• _YOUR GOAL_: All that is needed is each line of the entries holding the word "final", copied as it stands.

[Stored items]

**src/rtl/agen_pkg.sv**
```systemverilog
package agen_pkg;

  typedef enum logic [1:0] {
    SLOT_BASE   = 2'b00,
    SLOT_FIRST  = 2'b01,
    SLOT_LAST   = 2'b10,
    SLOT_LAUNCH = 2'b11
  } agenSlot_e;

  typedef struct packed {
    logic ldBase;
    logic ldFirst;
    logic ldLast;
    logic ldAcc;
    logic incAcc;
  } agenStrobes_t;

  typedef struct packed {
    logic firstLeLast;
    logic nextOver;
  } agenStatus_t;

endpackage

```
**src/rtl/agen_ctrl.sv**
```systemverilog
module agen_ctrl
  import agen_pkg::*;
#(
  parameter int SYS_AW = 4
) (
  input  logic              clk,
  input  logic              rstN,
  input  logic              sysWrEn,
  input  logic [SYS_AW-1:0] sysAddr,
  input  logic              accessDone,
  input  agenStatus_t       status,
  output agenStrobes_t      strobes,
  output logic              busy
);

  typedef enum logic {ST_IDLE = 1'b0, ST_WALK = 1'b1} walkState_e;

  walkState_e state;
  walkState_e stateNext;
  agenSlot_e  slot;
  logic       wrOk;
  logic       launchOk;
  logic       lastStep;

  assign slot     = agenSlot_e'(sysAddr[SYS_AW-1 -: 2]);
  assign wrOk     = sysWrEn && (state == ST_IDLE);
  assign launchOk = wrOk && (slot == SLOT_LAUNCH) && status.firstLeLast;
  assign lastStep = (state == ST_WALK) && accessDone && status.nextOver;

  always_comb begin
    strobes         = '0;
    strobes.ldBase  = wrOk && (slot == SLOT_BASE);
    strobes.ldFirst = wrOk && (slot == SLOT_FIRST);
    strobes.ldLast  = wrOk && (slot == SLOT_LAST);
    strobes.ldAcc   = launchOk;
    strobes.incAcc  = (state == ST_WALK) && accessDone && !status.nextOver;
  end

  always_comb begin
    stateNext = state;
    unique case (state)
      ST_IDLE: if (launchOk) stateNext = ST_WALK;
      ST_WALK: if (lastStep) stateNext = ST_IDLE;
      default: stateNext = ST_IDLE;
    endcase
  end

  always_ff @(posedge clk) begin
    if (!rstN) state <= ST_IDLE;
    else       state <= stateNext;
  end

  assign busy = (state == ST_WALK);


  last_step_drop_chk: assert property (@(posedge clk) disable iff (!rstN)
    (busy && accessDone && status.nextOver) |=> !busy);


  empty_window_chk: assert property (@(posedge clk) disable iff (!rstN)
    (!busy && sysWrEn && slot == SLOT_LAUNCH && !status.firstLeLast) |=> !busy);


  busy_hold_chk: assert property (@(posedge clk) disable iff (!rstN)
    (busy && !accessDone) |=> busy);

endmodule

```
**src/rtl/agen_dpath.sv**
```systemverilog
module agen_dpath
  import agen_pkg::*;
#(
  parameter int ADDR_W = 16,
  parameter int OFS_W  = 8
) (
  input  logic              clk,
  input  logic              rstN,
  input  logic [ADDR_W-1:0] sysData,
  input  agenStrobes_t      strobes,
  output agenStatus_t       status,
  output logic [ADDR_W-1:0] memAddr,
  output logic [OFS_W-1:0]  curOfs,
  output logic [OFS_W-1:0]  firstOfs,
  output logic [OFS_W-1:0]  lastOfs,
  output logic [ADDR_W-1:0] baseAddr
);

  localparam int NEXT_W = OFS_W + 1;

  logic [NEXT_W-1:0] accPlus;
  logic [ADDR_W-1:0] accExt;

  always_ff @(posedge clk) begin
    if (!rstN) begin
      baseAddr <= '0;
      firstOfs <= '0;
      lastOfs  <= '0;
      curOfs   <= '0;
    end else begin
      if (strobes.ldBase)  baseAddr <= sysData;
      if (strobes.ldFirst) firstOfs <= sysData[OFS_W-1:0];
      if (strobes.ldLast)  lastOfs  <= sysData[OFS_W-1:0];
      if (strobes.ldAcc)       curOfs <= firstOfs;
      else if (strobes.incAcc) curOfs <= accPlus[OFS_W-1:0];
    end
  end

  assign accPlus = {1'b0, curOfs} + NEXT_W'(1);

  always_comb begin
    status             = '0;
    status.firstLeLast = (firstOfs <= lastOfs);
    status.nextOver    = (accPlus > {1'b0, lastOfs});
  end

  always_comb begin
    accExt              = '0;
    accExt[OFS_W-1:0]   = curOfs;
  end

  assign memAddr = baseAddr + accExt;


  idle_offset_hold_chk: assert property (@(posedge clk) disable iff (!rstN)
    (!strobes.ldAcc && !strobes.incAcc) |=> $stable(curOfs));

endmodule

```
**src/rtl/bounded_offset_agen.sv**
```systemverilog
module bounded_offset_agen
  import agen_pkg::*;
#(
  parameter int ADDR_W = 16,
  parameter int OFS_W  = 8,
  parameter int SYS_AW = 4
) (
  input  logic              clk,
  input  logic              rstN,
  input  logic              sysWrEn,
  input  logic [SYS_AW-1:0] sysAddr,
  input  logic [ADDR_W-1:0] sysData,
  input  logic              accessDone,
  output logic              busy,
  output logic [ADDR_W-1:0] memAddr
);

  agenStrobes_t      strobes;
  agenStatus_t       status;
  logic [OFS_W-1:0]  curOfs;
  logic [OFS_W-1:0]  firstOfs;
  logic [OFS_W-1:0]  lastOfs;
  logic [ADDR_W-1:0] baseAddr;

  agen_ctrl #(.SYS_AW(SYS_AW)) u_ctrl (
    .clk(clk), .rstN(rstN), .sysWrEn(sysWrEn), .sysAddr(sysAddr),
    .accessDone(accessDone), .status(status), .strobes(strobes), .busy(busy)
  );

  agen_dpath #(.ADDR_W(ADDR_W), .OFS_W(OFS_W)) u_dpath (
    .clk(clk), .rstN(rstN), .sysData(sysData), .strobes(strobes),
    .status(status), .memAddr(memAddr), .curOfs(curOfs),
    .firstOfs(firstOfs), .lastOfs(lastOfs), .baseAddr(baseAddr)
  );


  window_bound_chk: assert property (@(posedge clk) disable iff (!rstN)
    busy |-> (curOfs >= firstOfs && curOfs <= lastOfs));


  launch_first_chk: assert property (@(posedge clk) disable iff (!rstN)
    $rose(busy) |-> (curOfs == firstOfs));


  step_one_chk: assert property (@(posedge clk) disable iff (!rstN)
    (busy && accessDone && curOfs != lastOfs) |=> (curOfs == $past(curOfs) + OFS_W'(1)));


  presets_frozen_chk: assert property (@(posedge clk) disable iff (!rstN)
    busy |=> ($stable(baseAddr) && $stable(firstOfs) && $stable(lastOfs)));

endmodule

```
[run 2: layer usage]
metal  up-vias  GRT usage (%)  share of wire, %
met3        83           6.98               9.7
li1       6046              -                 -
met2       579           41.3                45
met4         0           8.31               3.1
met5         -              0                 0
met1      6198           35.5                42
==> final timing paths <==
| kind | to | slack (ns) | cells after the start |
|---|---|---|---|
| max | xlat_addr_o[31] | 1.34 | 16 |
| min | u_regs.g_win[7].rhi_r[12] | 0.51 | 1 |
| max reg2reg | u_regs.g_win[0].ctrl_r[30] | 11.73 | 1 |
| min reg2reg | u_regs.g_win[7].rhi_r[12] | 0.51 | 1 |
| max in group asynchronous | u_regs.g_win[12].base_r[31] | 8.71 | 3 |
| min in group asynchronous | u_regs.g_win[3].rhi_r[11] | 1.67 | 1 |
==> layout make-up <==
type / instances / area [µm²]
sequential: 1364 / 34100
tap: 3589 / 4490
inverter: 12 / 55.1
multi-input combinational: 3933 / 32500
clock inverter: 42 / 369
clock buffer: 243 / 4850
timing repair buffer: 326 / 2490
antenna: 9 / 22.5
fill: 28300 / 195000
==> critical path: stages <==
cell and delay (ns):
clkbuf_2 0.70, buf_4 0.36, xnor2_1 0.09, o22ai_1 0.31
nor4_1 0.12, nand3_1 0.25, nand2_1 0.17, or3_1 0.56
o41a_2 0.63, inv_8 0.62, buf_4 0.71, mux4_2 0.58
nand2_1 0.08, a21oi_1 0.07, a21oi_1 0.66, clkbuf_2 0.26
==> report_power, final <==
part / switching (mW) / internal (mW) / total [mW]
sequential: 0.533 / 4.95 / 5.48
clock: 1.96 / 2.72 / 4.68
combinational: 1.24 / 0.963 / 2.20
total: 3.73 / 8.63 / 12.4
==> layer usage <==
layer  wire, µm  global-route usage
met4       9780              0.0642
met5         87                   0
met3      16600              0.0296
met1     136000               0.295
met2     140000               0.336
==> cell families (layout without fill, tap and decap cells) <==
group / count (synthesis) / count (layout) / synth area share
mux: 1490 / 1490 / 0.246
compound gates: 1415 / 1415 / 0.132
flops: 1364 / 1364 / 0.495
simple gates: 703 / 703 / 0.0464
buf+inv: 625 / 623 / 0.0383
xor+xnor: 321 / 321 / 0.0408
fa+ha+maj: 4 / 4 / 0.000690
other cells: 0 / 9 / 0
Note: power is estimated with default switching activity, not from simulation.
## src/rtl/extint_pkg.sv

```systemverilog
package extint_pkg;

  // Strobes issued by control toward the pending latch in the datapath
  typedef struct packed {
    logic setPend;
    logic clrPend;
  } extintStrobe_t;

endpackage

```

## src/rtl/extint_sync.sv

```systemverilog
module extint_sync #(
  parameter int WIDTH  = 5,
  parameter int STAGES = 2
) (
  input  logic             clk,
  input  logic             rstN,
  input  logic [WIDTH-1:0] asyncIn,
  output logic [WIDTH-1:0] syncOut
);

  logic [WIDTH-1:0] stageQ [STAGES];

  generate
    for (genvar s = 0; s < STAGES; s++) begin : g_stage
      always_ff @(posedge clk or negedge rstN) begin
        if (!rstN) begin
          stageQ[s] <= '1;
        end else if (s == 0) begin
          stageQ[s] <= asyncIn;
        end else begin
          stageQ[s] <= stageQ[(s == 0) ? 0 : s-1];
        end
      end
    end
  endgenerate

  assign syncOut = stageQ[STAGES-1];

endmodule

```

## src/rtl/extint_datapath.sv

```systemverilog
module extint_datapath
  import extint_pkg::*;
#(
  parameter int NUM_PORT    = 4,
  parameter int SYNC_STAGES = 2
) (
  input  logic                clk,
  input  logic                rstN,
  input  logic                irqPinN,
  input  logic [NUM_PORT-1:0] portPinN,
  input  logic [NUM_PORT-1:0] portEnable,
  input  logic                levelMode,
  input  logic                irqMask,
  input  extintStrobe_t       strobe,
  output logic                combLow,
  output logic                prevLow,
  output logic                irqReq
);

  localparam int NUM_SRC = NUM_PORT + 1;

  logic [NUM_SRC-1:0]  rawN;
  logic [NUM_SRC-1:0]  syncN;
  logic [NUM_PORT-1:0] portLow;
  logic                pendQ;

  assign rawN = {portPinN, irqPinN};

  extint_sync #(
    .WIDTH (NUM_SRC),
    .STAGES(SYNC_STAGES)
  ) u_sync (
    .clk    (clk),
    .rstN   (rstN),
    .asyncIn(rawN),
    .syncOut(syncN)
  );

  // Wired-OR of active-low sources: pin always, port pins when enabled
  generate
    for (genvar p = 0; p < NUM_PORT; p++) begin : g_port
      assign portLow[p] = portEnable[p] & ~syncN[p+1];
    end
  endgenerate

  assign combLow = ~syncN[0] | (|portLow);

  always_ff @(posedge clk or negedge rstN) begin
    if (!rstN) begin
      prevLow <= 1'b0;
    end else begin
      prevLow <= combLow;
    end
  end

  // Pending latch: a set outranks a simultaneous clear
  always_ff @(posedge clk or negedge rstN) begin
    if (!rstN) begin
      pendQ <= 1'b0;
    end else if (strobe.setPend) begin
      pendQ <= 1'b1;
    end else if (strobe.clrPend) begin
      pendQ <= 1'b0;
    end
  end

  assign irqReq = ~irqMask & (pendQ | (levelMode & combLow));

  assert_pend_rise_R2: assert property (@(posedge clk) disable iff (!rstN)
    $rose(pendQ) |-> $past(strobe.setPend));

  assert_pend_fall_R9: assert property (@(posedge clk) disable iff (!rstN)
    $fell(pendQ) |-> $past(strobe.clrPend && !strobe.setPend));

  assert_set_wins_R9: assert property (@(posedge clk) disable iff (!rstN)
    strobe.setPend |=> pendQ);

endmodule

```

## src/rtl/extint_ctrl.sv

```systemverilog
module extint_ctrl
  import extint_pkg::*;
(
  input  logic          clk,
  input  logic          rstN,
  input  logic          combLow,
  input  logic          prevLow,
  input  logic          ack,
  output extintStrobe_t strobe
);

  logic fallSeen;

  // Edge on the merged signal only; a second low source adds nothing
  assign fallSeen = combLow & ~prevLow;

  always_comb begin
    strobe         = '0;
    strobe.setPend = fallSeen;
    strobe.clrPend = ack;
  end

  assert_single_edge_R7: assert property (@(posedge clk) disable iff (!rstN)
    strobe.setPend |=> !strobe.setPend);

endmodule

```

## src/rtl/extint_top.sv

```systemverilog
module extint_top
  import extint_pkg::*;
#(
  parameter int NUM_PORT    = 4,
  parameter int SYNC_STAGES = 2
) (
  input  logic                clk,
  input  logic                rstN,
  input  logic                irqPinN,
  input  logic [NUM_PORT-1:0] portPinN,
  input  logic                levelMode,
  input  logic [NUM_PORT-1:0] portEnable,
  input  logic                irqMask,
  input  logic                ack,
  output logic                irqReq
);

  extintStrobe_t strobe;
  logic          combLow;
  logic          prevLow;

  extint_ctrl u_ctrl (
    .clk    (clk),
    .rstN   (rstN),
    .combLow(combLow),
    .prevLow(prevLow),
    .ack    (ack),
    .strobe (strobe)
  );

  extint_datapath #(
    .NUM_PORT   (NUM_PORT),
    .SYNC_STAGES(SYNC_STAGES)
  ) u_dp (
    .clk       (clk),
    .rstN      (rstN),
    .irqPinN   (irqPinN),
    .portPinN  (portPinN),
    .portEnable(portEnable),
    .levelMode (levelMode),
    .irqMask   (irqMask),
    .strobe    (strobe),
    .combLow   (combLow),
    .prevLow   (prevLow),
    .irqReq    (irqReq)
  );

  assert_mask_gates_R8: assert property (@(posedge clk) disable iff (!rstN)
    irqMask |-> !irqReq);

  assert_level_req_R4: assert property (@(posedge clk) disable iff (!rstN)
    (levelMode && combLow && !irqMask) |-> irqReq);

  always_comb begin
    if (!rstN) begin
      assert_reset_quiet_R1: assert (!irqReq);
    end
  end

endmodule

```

• _SOLUTION FOR THIS PROBLEM_:
==> final timing paths <==
==> report_power, final <==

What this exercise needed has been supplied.